What is required = Below are the records; tally the lines that include "unsigned" and report only the total.
----------
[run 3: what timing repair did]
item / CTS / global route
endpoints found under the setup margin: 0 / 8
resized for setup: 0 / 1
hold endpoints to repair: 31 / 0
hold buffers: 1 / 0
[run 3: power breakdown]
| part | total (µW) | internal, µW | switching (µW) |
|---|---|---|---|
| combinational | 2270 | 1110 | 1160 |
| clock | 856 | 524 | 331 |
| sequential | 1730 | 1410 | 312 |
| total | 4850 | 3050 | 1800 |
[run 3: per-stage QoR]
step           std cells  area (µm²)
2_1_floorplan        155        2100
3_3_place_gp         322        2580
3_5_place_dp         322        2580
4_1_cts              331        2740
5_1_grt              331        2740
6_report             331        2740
==> src/rtl/vector_exec_issue_ctrl_if.sv <==
// Bundle of signals between the vector issue sequencer and its neighbours:
// decoded-op input, execution unit port and writeback output.
`ifndef MAX_VLEN
`define MAX_VLEN 64
`endif

interface vector_exec_issue_ctrl_if #(
    parameter int VLEN  = `MAX_VLEN,
    parameter int TAG_W = 5
);
    logic             in_valid;
    logic             in_ready;
    logic [VLEN-1:0]  in_data_1;
    logic [VLEN-1:0]  in_data_2;
    logic [2:0]       in_op;
    logic [6:0]       in_sew;
    logic             in_ctrl;
    logic             in_signed;
    logic             in_mul_high;
    logic             in_rsub;
    logic [4:0]       in_bitwise_op;
    logic [1:0]       in_op_type;
    logic [2:0]       in_cmp_op;
    logic [TAG_W-1:0] in_tag;

    logic [VLEN-1:0]  eu_data_1;
    logic [VLEN-1:0]  eu_data_2;
    logic [2:0]       eu_execution_op;
    logic [6:0]       eu_sew;
    logic             eu_ctrl;
    logic             eu_signed;
    logic             eu_mul_high;
    logic             eu_mul_low;
    logic             eu_rsub;
    logic [4:0]       eu_bitwise_op;
    logic [1:0]       eu_op_type;
    logic [2:0]       eu_cmp_op;
    logic [TAG_W-1:0] eu_tag;
    logic [VLEN-1:0]  eu_result;
    logic             eu_count_0;

    logic             out_valid;
    logic             out_ready;
    logic [VLEN-1:0]  out_result;
    logic [TAG_W-1:0] out_tag;
    logic             out_err;

    modport master (
        input  in_valid, in_data_1, in_data_2, in_op, in_sew, in_ctrl, in_signed,
               in_mul_high, in_rsub, in_bitwise_op, in_op_type, in_cmp_op, in_tag,
               eu_result, eu_count_0, out_ready,
        output in_ready,
               eu_data_1, eu_data_2, eu_execution_op, eu_sew, eu_ctrl, eu_signed,
               eu_mul_high, eu_mul_low, eu_rsub, eu_bitwise_op, eu_op_type,
               eu_cmp_op, eu_tag,
               out_valid, out_result, out_tag, out_err
    );

    modport slave (
        output in_valid, in_data_1, in_data_2, in_op, in_sew, in_ctrl, in_signed,
               in_mul_high, in_rsub, in_bitwise_op, in_op_type, in_cmp_op, in_tag,
               eu_result, eu_count_0, out_ready,
        input  in_ready,
               eu_data_1, eu_data_2, eu_execution_op, eu_sew, eu_ctrl, eu_signed,
               eu_mul_high, eu_mul_low, eu_rsub, eu_bitwise_op, eu_op_type,
               eu_cmp_op, eu_tag,
               out_valid, out_result, out_tag, out_err
    );
endinterface

==> src/rtl/vector_exec_issue_ctrl.sv <==
// Issue sequencer for the vector execution unit: holds one op on the EU ports,
// waits for completion and returns the result. Define VEC_ISSUE_PERF_EN for perf counters.
`ifndef MAX_VLEN
`define MAX_VLEN 64
`endif

module vector_exec_issue_ctrl #(
    parameter int VLEN        = `MAX_VLEN,
    parameter int TAG_W       = 5,
    parameter int MUL_MAX_CYC = 64
) (
    input  logic        clk,
    input  logic        reset,
`ifdef VEC_ISSUE_PERF_EN
    output logic [31:0] perf_issued,
    output logic [31:0] perf_mul_stall,
`endif
    vector_exec_issue_ctrl_if.master bus
);

    localparam logic [2:0]       OP_MUL  = 3'b011;
    localparam logic [2:0]       OP_NOP  = 3'b111;
    localparam int               CNT_W   = $clog2(MUL_MAX_CYC + 1);
    localparam logic [CNT_W-1:0] CNT_MAX = CNT_W'(MUL_MAX_CYC);

    typedef enum logic [1:0] {
        IDLE,
        EXEC,
        MUL_WAIT,
        RESP
    } state_t;

    state_t           state;
    logic [CNT_W-1:0] mul_cnt;
    logic             bad_q;

    logic [VLEN-1:0]  eu_data_1_q;
    logic [VLEN-1:0]  eu_data_2_q;
    logic [2:0]       eu_op_q;
    logic [6:0]       eu_sew_q;
    logic             eu_ctrl_q;
    logic             eu_signed_q;
    logic             eu_mul_high_q;
    logic             eu_mul_low_q;
    logic             eu_rsub_q;
    logic [4:0]       eu_bitwise_op_q;
    logic [1:0]       eu_op_type_q;
    logic [2:0]       eu_cmp_op_q;
    logic [TAG_W-1:0] eu_tag_q;

    logic             out_valid_q;
    logic [VLEN-1:0]  out_result_q;
    logic [TAG_W-1:0] out_tag_q;
    logic             out_err_q;

    logic sew_ok;
    logic op_bad;
    logic in_ready_w;
    logic accept;

    assign sew_ok     = (bus.in_sew == 7'b0001000) || (bus.in_sew == 7'b0010000) ||
                        (bus.in_sew == 7'b0100000);
    assign op_bad     = (bus.in_op == 3'b010) || (bus.in_op == OP_NOP) || !sew_ok;
    assign in_ready_w = (state == IDLE) || ((state == RESP) && bus.out_ready);
    assign accept     = bus.in_valid && in_ready_w;

    // Completion paths return the EU to its gated no-op; an accept in the same
    // cycle (RESP release) overrides that with the next op.
    always_ff @(posedge clk) begin
        if (reset) begin
            state           <= IDLE;
            mul_cnt         <= '0;
            bad_q           <= 1'b0;
            eu_data_1_q     <= '0;
            eu_data_2_q     <= '0;
            eu_op_q         <= OP_NOP;
            eu_sew_q        <= '0;
            eu_ctrl_q       <= 1'b0;
            eu_signed_q     <= 1'b0;
            eu_mul_high_q   <= 1'b0;
            eu_mul_low_q    <= 1'b0;
            eu_rsub_q       <= 1'b0;
            eu_bitwise_op_q <= '0;
            eu_op_type_q    <= '0;
            eu_cmp_op_q     <= '0;
            eu_tag_q        <= '0;
            out_valid_q     <= 1'b0;
            out_result_q    <= '0;
            out_tag_q       <= '0;
            out_err_q       <= 1'b0;
        end else begin
            case (state)
                EXEC: begin
                    out_result_q <= bad_q ? '0 : bus.eu_result;
                    out_err_q    <= bad_q;
                    out_tag_q    <= eu_tag_q;
                    out_valid_q  <= 1'b1;
                    eu_op_q      <= OP_NOP;
                    eu_data_1_q  <= '0;
                    eu_data_2_q  <= '0;
                    state        <= RESP;
                end
                MUL_WAIT: begin
                    // A product arriving on the watchdog's last cycle still counts.
                    if (bus.eu_count_0 || (mul_cnt == CNT_MAX)) begin
                        out_result_q <= bus.eu_count_0 ? bus.eu_result : '0;
                        out_err_q    <= !bus.eu_count_0;
                        out_tag_q    <= eu_tag_q;
                        out_valid_q  <= 1'b1;
                        eu_op_q      <= OP_NOP;
                        eu_data_1_q  <= '0;
                        eu_data_2_q  <= '0;
                        state        <= RESP;
                    end else begin
                        mul_cnt <= mul_cnt + 1'b1;
                    end
                end
                RESP: begin
                    if (bus.out_ready) begin
                        out_valid_q <= 1'b0;
                        state       <= IDLE;
                    end
                end
                default: begin
                end
            endcase

            if (accept) begin
                bad_q           <= op_bad;
                mul_cnt         <= CNT_W'(1);
                eu_op_q         <= op_bad ? OP_NOP : bus.in_op;
                eu_data_1_q     <= op_bad ? '0 : bus.in_data_1;
                eu_data_2_q     <= op_bad ? '0 : bus.in_data_2;
                eu_sew_q        <= bus.in_sew;
                eu_ctrl_q       <= bus.in_ctrl;
                eu_signed_q     <= bus.in_signed;
                eu_mul_high_q   <= bus.in_mul_high;
                eu_mul_low_q    <= !bus.in_mul_high;
                eu_rsub_q       <= bus.in_rsub;
                eu_bitwise_op_q <= bus.in_bitwise_op;
                eu_op_type_q    <= bus.in_op_type;
                eu_cmp_op_q     <= bus.in_cmp_op;
                eu_tag_q        <= bus.in_tag;
                state           <= (!op_bad && (bus.in_op == OP_MUL)) ? MUL_WAIT : EXEC;
            end
        end
    end

`ifdef VEC_ISSUE_PERF_EN
    always_ff @(posedge clk) begin
        if (reset) begin
            perf_issued    <= '0;
            perf_mul_stall <= '0;
        end else begin
            if (accept) begin
                perf_issued <= perf_issued + 32'd1;
            end
            if (state == MUL_WAIT) begin
                perf_mul_stall <= perf_mul_stall + 32'd1;
            end
        end
    end
`endif

    assign bus.in_ready        = in_ready_w;
    assign bus.eu_data_1       = eu_data_1_q;
    assign bus.eu_data_2       = eu_data_2_q;
    assign bus.eu_execution_op = eu_op_q;
    assign bus.eu_sew          = eu_sew_q;
    assign bus.eu_ctrl         = eu_ctrl_q;
    assign bus.eu_signed       = eu_signed_q;
    assign bus.eu_mul_high     = eu_mul_high_q;
    assign bus.eu_mul_low      = eu_mul_low_q;
    assign bus.eu_rsub         = eu_rsub_q;
    assign bus.eu_bitwise_op   = eu_bitwise_op_q;
    assign bus.eu_op_type      = eu_op_type_q;
    assign bus.eu_cmp_op       = eu_cmp_op_q;
    assign bus.eu_tag          = eu_tag_q;
    assign bus.out_valid       = out_valid_q;
    assign bus.out_result      = out_result_q;
    assign bus.out_tag         = out_tag_q;
    assign bus.out_err         = out_err_q;

endmodule
**config.mk**
```make
export PLATFORM = sky130hd
export DESIGN_NAME = cfginfo_apb
export DESIGN_NICKNAME = d
export VERILOG_FILES = /design/src/rtl/cfginfo_apb.sv
export SDC_FILE = /design/constraint.sdc
export NUM_CORES = 1
export LEC_CHECK = 0
export ABC_AREA = 1
export BUFFER_PORTS_ARGS = -buffer_cell sky130_fd_sc_hd__buf_2
export CAP_MARGIN = 15
export CORE_MARGIN = 8
export CORE_UTILIZATION = 50
export CTS_CLUSTER_SIZE = 28
export DETAILED_ROUTE_END_ITERATION = 10
export GPL_ROUTABILITY_DRIVEN = 0
export GPL_TIMING_DRIVEN = 0
export PLACE_DENSITY = 0.77
export SYNTH_ARGS = -nofsm -noshare
export SYNTH_HDL_FRONTEND = slang
export SYNTH_SLANG_ARGS = --single-unit
```
**constraint.sdc**
```tcl
create_clock -name PCLK -period 1.45 [get_ports PCLK]
set_input_delay 0.145 -clock PCLK [delete_from_list [all_inputs] [get_ports PCLK]]
set_output_delay 0.145 -clock PCLK [all_outputs]
set_load 0.02 [all_outputs]
```
### src/rtl/lcd_ctrl_if.sv
// Software-side LCD output word and the controller's LCD pin and status signals.
interface lcd_ctrl_if;
  logic [31:0] i_lcd_word;
  logic        o_lcd_on;
  logic        o_lcd_en;
  logic        o_lcd_rs;
  logic        o_lcd_rw;
  logic [7:0]  o_lcd_data;
  logic        o_lcd_busy;
  logic        o_lcd_ack;

  modport master (
    output i_lcd_word,
    input  o_lcd_on, o_lcd_en, o_lcd_rs, o_lcd_rw, o_lcd_data, o_lcd_busy, o_lcd_ack
  );

  modport slave (
    input  i_lcd_word,
    output o_lcd_on, o_lcd_en, o_lcd_rs, o_lcd_rw, o_lcd_data, o_lcd_busy, o_lcd_ack
  );
endinterface

### src/rtl/lcd_ctrl.sv
// HD44780-style write engine: turns each GO toggle in the LCD word into one
// timed setup / enable / hold / execution write cycle with busy and ack status.
module lcd_ctrl #(
  parameter int unsigned T_SETUP_CYC = 4,
  parameter int unsigned T_EN_CYC    = 12,
  parameter int unsigned T_HOLD_CYC  = 4,
  parameter int unsigned T_EXEC_CYC  = 1850,
  parameter int unsigned T_LONG_CYC  = 76000
) (
  input  logic       i_clk,
  input  logic       i_reset,
  lcd_ctrl_if.slave  bus
);

  localparam int unsigned CNT_W = $clog2(T_LONG_CYC + 1);

  localparam logic [2:0] S_IDLE  = 3'd0;
  localparam logic [2:0] S_SETUP = 3'd1;
  localparam logic [2:0] S_PULSE = 3'd2;
  localparam logic [2:0] S_HOLD  = 3'd3;
  localparam logic [2:0] S_EXEC  = 3'd4;

  logic [2:0]       r_state, w_state_nxt;
  logic [CNT_W-1:0] r_cnt, w_cnt_nxt;
  logic             r_go_seen, w_go_nxt;
  logic             r_rs, w_rs_nxt;
  logic [7:0]       r_data, w_data_nxt;
  logic             r_en, w_en_nxt;
  logic             r_busy, w_busy_nxt;
  logic             r_ack, w_ack_nxt;
  logic             r_on;

  logic             w_go;
  logic             w_cnt_zero;
  logic [CNT_W-1:0] w_wait_load;
  logic             w_unused;

  assign w_go       = bus.i_lcd_word[10];
  assign w_cnt_zero = (r_cnt == '0);
  assign w_unused   = &{1'b0, bus.i_lcd_word[30:11], bus.i_lcd_word[8]};

  // Clear (0x01) and home (0x02/0x03) need the long execution wait; 0x00 is lumped in.
  assign w_wait_load = (!r_rs && (r_data[7:2] == 6'd0)) ? CNT_W'(T_LONG_CYC - 1)
                                                        : CNT_W'(T_EXEC_CYC - 1);

  always_comb begin
    w_state_nxt = r_state;
    w_cnt_nxt   = r_cnt;
    w_go_nxt    = r_go_seen;
    w_rs_nxt    = r_rs;
    w_data_nxt  = r_data;
    w_en_nxt    = 1'b0;
    w_busy_nxt  = r_busy;
    w_ack_nxt   = r_ack;
    case (r_state)
      S_IDLE: begin
        if (w_go != r_go_seen) begin
          w_go_nxt    = w_go;
          w_rs_nxt    = bus.i_lcd_word[9];
          w_data_nxt  = bus.i_lcd_word[7:0];
          w_busy_nxt  = 1'b1;
          w_cnt_nxt   = CNT_W'(T_SETUP_CYC - 1);
          w_state_nxt = S_SETUP;
        end
      end
      S_SETUP: begin
        if (w_cnt_zero) begin
          w_cnt_nxt   = CNT_W'(T_EN_CYC - 1);
          w_en_nxt    = 1'b1;
          w_state_nxt = S_PULSE;
        end else begin
          w_cnt_nxt = r_cnt - CNT_W'(1);
        end
      end
      S_PULSE: begin
        if (w_cnt_zero) begin
          w_cnt_nxt   = CNT_W'(T_HOLD_CYC - 1);
          w_state_nxt = S_HOLD;
        end else begin
          w_en_nxt  = 1'b1;
          w_cnt_nxt = r_cnt - CNT_W'(1);
        end
      end
      S_HOLD: begin
        if (w_cnt_zero) begin
          w_cnt_nxt   = w_wait_load;
          w_state_nxt = S_EXEC;
        end else begin
          w_cnt_nxt = r_cnt - CNT_W'(1);
        end
      end
      S_EXEC: begin
        if (w_cnt_zero) begin
          w_busy_nxt  = 1'b0;
          w_ack_nxt   = ~r_ack;
          w_state_nxt = S_IDLE;
        end else begin
          w_cnt_nxt = r_cnt - CNT_W'(1);
        end
      end
      default: w_state_nxt = S_IDLE;
    endcase
  end

  // A GO bit already set during reset is absorbed into go_seen and never issues a write.
  always_ff @(posedge i_clk) begin
    if (i_reset) begin
      r_state   <= S_IDLE;
      r_cnt     <= '0;
      r_go_seen <= w_go;
      r_rs      <= 1'b0;
      r_data    <= 8'd0;
      r_en      <= 1'b0;
      r_busy    <= 1'b0;
      r_ack     <= 1'b0;
      r_on      <= 1'b0;
    end else begin
      r_state   <= w_state_nxt;
      r_cnt     <= w_cnt_nxt;
      r_go_seen <= w_go_nxt;
      r_rs      <= w_rs_nxt;
      r_data    <= w_data_nxt;
      r_en      <= w_en_nxt;
      r_busy    <= w_busy_nxt;
      r_ack     <= w_ack_nxt;
      r_on      <= bus.i_lcd_word[31];
    end
  end

  assign bus.o_lcd_on   = r_on;
  assign bus.o_lcd_en   = r_en;
  assign bus.o_lcd_rs   = r_rs;
  assign bus.o_lcd_rw   = 1'b0;
  assign bus.o_lcd_data = r_data;
  assign bus.o_lcd_busy = r_busy;
  assign bus.o_lcd_ack  = r_ack;

endmodule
----------
Solution = 6